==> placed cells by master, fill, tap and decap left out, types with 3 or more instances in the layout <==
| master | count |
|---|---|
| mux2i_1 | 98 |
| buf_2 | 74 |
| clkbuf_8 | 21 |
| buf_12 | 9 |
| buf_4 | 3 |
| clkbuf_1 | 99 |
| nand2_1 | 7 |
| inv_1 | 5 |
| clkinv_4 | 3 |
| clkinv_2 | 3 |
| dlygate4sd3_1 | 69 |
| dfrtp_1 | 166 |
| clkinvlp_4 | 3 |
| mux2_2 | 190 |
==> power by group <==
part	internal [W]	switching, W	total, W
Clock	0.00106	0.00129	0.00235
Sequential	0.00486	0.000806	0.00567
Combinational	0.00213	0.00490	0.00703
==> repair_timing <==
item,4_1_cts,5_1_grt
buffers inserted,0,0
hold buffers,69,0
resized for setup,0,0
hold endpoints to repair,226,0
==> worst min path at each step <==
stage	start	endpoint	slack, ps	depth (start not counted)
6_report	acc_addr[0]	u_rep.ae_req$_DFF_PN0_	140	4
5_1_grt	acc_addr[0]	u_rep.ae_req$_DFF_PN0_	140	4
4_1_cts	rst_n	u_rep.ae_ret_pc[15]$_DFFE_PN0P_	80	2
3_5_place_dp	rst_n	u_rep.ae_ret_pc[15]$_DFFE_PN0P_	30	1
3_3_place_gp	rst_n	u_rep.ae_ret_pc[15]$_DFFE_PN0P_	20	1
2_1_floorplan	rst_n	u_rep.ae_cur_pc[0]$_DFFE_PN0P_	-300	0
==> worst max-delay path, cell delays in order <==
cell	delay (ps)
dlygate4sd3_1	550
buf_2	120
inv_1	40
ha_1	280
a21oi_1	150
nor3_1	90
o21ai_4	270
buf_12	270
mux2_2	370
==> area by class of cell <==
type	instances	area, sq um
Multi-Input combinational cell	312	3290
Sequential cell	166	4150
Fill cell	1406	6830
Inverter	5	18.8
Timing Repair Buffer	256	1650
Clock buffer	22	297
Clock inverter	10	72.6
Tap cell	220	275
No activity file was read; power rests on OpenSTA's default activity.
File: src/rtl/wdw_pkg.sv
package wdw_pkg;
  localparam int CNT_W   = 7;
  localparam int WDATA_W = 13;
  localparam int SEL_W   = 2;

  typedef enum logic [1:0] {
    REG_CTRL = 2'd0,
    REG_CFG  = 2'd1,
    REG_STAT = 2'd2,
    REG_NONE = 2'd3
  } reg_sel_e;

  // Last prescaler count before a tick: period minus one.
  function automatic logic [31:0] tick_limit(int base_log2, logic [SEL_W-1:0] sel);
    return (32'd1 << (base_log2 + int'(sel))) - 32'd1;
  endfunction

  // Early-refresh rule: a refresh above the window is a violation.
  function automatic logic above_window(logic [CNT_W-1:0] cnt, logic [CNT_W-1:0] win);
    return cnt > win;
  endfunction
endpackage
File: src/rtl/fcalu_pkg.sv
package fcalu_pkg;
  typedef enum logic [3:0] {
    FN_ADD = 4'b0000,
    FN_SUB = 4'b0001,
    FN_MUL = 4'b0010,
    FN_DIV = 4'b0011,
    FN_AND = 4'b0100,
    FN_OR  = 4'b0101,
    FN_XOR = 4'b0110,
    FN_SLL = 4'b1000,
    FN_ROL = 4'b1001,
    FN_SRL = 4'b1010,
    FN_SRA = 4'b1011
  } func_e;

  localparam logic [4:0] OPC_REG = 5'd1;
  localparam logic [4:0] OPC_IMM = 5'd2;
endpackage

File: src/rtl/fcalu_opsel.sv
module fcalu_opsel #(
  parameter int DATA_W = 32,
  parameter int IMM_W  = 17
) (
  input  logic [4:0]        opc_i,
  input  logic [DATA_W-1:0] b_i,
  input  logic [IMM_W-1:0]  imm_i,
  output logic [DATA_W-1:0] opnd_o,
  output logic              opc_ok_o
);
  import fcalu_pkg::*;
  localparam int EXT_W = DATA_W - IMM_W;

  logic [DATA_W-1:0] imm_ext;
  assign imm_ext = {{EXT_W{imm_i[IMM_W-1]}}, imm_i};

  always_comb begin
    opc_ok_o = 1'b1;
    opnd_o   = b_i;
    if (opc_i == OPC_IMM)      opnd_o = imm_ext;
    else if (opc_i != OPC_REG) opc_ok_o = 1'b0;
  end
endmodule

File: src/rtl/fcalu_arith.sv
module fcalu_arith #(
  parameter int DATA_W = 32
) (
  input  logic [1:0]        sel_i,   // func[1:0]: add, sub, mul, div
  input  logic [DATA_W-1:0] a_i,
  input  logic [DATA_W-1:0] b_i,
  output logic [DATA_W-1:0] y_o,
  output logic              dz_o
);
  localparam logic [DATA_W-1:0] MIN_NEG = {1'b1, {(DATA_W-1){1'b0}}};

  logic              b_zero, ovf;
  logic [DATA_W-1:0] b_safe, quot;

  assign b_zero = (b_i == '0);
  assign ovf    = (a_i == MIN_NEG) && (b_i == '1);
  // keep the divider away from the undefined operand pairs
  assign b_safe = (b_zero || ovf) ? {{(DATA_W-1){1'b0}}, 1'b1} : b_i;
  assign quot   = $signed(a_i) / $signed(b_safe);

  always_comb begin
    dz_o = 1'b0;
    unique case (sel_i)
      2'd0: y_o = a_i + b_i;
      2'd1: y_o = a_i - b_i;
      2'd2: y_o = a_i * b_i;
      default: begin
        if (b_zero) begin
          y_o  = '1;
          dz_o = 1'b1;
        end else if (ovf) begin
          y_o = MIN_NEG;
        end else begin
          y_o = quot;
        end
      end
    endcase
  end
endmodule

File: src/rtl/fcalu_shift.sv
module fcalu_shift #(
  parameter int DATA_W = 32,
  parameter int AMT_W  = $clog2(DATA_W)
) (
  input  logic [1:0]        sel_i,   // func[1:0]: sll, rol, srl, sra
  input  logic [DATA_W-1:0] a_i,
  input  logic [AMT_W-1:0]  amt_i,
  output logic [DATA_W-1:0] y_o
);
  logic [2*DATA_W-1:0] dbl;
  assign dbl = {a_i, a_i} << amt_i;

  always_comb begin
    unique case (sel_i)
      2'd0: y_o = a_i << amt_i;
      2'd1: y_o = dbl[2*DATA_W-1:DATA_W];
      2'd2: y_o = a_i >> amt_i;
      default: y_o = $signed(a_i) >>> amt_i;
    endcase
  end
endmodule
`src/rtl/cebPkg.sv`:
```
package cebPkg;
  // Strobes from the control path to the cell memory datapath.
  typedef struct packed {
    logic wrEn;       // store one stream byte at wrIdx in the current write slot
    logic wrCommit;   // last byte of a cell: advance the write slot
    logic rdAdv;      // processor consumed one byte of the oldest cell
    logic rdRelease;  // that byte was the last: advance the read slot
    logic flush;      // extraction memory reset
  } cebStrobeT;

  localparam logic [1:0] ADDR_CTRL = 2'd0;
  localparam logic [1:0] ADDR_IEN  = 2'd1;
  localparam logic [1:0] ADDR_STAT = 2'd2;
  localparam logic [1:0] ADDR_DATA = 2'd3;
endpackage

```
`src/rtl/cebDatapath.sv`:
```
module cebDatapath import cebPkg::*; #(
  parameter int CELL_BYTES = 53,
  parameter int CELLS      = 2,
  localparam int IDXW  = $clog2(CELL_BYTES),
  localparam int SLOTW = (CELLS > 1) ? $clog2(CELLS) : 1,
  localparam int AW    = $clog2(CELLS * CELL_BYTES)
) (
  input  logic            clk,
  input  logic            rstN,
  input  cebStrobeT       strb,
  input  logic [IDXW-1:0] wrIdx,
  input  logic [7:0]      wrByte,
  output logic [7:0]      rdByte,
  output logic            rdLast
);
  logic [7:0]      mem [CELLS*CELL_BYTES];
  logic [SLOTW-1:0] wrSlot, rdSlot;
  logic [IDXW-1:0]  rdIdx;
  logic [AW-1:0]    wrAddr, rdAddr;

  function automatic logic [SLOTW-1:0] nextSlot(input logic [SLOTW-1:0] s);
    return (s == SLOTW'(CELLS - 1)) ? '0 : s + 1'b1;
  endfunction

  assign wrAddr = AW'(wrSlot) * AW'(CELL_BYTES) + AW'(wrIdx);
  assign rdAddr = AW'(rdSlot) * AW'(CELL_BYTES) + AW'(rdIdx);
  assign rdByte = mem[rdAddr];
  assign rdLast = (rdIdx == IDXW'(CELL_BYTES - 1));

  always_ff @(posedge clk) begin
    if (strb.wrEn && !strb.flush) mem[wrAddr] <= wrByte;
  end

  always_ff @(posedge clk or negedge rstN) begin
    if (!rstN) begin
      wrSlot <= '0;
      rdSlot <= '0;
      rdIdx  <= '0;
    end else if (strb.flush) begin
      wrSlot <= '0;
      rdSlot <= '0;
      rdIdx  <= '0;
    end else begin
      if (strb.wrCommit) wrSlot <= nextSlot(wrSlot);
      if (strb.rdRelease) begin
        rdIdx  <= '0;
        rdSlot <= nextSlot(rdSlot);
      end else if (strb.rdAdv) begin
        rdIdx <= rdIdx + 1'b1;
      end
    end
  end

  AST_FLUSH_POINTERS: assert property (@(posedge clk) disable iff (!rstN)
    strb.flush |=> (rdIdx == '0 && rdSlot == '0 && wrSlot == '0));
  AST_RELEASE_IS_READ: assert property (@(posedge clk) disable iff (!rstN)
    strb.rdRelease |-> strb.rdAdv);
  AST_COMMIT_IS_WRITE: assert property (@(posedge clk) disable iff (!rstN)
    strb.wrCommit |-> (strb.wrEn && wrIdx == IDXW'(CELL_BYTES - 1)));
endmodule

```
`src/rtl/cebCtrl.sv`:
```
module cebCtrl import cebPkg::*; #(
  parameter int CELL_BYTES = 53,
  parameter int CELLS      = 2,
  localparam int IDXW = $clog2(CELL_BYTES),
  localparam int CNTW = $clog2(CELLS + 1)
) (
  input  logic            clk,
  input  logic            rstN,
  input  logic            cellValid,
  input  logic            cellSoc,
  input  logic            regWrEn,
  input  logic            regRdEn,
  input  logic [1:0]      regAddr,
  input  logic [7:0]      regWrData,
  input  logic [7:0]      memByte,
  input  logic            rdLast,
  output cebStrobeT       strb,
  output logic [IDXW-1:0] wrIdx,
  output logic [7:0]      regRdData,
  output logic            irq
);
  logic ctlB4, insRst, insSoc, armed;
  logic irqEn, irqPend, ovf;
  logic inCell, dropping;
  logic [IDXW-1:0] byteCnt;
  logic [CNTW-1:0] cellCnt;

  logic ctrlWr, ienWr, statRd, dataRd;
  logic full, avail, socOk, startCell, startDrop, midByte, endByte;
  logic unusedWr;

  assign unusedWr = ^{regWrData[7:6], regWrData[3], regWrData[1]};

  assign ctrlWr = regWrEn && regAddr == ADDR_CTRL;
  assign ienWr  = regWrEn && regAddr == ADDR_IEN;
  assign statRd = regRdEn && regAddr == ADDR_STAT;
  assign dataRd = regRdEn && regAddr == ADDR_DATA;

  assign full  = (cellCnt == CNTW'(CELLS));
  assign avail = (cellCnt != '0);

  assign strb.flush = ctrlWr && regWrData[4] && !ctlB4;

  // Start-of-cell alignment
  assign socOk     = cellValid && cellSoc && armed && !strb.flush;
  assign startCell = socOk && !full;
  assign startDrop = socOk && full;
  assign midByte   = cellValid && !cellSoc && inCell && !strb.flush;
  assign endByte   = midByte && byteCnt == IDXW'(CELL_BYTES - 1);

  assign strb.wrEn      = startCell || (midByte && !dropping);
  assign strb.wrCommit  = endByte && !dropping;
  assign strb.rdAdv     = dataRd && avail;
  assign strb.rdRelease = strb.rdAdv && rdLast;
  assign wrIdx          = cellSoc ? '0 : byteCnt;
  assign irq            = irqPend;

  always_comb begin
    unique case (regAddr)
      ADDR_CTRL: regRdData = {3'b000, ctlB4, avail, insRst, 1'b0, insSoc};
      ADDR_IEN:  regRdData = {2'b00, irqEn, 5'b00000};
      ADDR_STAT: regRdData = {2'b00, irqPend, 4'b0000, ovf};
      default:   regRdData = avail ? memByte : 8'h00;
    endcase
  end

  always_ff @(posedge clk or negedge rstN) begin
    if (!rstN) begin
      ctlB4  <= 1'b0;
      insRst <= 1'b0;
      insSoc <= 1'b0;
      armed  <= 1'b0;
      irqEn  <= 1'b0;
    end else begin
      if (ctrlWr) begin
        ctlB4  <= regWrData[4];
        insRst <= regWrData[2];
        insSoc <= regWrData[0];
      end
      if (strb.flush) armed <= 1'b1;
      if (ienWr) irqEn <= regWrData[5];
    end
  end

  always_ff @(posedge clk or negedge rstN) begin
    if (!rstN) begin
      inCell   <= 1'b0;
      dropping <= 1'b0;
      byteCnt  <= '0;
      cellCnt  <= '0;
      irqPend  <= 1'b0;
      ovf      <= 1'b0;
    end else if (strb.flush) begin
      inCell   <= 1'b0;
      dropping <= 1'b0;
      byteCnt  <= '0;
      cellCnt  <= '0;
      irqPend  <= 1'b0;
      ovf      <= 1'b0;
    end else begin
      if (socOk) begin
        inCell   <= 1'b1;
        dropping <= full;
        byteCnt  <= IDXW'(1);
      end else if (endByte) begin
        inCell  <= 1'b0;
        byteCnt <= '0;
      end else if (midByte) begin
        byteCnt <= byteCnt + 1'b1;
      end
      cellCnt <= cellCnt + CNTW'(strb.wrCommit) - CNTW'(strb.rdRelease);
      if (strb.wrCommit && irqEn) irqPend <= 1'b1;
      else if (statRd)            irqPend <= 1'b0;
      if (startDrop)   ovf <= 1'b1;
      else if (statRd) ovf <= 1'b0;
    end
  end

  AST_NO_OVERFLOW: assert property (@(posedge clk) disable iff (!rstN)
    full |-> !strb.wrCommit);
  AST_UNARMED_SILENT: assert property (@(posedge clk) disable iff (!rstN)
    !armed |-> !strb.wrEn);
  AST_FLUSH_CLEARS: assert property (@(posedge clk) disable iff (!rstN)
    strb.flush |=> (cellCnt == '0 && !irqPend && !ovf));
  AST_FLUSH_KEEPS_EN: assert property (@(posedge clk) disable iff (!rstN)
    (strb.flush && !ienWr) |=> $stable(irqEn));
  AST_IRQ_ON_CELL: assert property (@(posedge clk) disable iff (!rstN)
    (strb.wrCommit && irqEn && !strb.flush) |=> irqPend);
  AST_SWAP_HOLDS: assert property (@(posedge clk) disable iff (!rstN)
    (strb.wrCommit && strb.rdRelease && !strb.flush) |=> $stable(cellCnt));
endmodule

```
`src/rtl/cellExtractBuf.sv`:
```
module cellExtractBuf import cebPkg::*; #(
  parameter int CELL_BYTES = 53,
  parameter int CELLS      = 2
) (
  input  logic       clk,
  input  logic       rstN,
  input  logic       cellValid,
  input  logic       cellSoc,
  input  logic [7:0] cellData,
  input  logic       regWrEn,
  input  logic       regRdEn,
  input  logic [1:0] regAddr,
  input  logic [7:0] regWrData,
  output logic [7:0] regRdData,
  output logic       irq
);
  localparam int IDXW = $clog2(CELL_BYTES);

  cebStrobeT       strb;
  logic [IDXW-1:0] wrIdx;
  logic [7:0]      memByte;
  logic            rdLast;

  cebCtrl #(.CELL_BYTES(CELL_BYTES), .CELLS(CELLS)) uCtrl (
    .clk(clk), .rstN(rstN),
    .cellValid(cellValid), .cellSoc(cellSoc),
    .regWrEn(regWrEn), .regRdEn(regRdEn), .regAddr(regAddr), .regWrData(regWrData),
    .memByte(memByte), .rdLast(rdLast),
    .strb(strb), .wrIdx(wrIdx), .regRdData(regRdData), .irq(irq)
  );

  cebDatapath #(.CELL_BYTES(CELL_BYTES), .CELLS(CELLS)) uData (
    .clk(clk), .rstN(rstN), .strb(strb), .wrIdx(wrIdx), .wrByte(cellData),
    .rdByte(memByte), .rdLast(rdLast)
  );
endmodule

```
○ ○ ○ ○
• WORK INSTRUCTION
In which lines of the material above does the string "delay" occur? Copy them all.

• RESPONSE AREA
==> worst max-delay path, cell delays in order <==
cell	delay (ps)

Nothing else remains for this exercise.